LEGNANO – La giunta regionale della Lombardia ha introdotto nei giorni scorsi un programma formativo, in collaborazione con Areu e con il supporto delle associazioni del territorio, strutturato per diversi livelli scolastici al fine di educare gli studenti sull’importanza del Numero unico di emergenza 112 e sulle tecniche di primo soccorso. Le iniziative di formazione saranno accessibili, su base volontaria, anche ai docenti e al personale scolastico (amministrativo, tecnico e ausiliario).
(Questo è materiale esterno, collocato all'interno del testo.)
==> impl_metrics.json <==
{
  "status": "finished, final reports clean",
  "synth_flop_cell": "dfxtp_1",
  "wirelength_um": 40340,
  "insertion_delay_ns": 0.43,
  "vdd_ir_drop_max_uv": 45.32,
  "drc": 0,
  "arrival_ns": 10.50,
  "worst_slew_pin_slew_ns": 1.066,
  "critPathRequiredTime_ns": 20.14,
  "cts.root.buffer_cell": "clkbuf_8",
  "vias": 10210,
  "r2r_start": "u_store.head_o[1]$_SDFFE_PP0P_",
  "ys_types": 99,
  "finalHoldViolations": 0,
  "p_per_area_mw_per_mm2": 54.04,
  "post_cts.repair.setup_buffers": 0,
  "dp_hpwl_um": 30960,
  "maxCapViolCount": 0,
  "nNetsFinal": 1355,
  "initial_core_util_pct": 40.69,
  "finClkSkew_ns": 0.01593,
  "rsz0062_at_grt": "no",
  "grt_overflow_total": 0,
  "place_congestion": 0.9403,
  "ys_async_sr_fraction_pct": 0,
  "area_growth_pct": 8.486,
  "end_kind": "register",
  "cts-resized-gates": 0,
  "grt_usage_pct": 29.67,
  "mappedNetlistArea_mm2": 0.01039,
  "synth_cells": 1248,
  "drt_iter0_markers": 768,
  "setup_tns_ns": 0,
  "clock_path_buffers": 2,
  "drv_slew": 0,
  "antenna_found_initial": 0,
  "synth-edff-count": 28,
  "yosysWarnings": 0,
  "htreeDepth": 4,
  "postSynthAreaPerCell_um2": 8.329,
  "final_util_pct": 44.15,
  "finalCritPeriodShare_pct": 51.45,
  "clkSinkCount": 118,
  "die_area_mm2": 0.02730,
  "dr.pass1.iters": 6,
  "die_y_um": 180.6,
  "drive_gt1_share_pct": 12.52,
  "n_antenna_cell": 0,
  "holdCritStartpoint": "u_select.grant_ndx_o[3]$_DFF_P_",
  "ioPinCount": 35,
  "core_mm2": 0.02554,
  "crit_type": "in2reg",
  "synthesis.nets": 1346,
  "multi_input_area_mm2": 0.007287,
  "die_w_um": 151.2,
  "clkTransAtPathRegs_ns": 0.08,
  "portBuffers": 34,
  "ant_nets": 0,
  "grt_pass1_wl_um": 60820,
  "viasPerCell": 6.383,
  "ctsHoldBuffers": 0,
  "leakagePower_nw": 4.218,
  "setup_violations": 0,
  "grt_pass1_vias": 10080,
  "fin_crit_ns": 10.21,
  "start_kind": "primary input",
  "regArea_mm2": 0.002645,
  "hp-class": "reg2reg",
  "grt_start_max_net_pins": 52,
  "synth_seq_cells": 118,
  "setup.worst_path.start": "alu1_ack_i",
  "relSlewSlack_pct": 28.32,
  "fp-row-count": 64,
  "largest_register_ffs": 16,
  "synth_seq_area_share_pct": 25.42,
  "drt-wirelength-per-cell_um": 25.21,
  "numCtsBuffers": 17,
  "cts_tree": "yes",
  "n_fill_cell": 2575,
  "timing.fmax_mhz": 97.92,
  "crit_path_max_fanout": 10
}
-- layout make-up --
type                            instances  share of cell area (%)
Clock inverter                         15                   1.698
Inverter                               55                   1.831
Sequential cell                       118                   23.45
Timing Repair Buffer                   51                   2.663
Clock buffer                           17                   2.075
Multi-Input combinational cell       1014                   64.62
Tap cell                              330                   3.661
Fra le tecniche insegnate, la rianimazione cardiopolmonare di base (Rcp), l’uso del defibrillatore (Dae) e la disostruzione delle vie aeree.
Sessantamilavitedasalvare fa… scuola in Regione
L’importanza di diffondere le manovre di primo intervento e l’utilizzo del defibrillatore fra i più giovani è una tematica affrontata già da tre anni dall’associazione Sessantamilavitedasalvare con l’adozione del Progetto Vita Ragazzi (nella foto in alto, una delle lezioni). Nel corso dell’anno scolastico 2024/2025 il progetto ha coinvolto a Legnano gli Istituti “Bonvesin de la Riva” e “Franco Tosi” con la formazione di circa 250 alunni delle classi terze, oltre a 230 studenti delle dieci classi quinte del Liceo “Galileo Galilei”.
Il Progetto Vita Ragazzi ha come peculiarità, per quanto riguarda le scuole primarie e secondarie di primo grado, il coinvolgimento diretto dei docenti nell’insegnamento della cardioprotezione, al fine di rendere la scuola autonoma nel proseguimento del progetto negli anni successivi, sempre sotto la supervisione degli istruttori dell’associazione. Al termine delle lezioni, in base ai diversi percorsi formativi, agli studenti viene rilasciato un giornalino contenente un fumetto a tema, un attestato o il “passaporto del soccorritore”.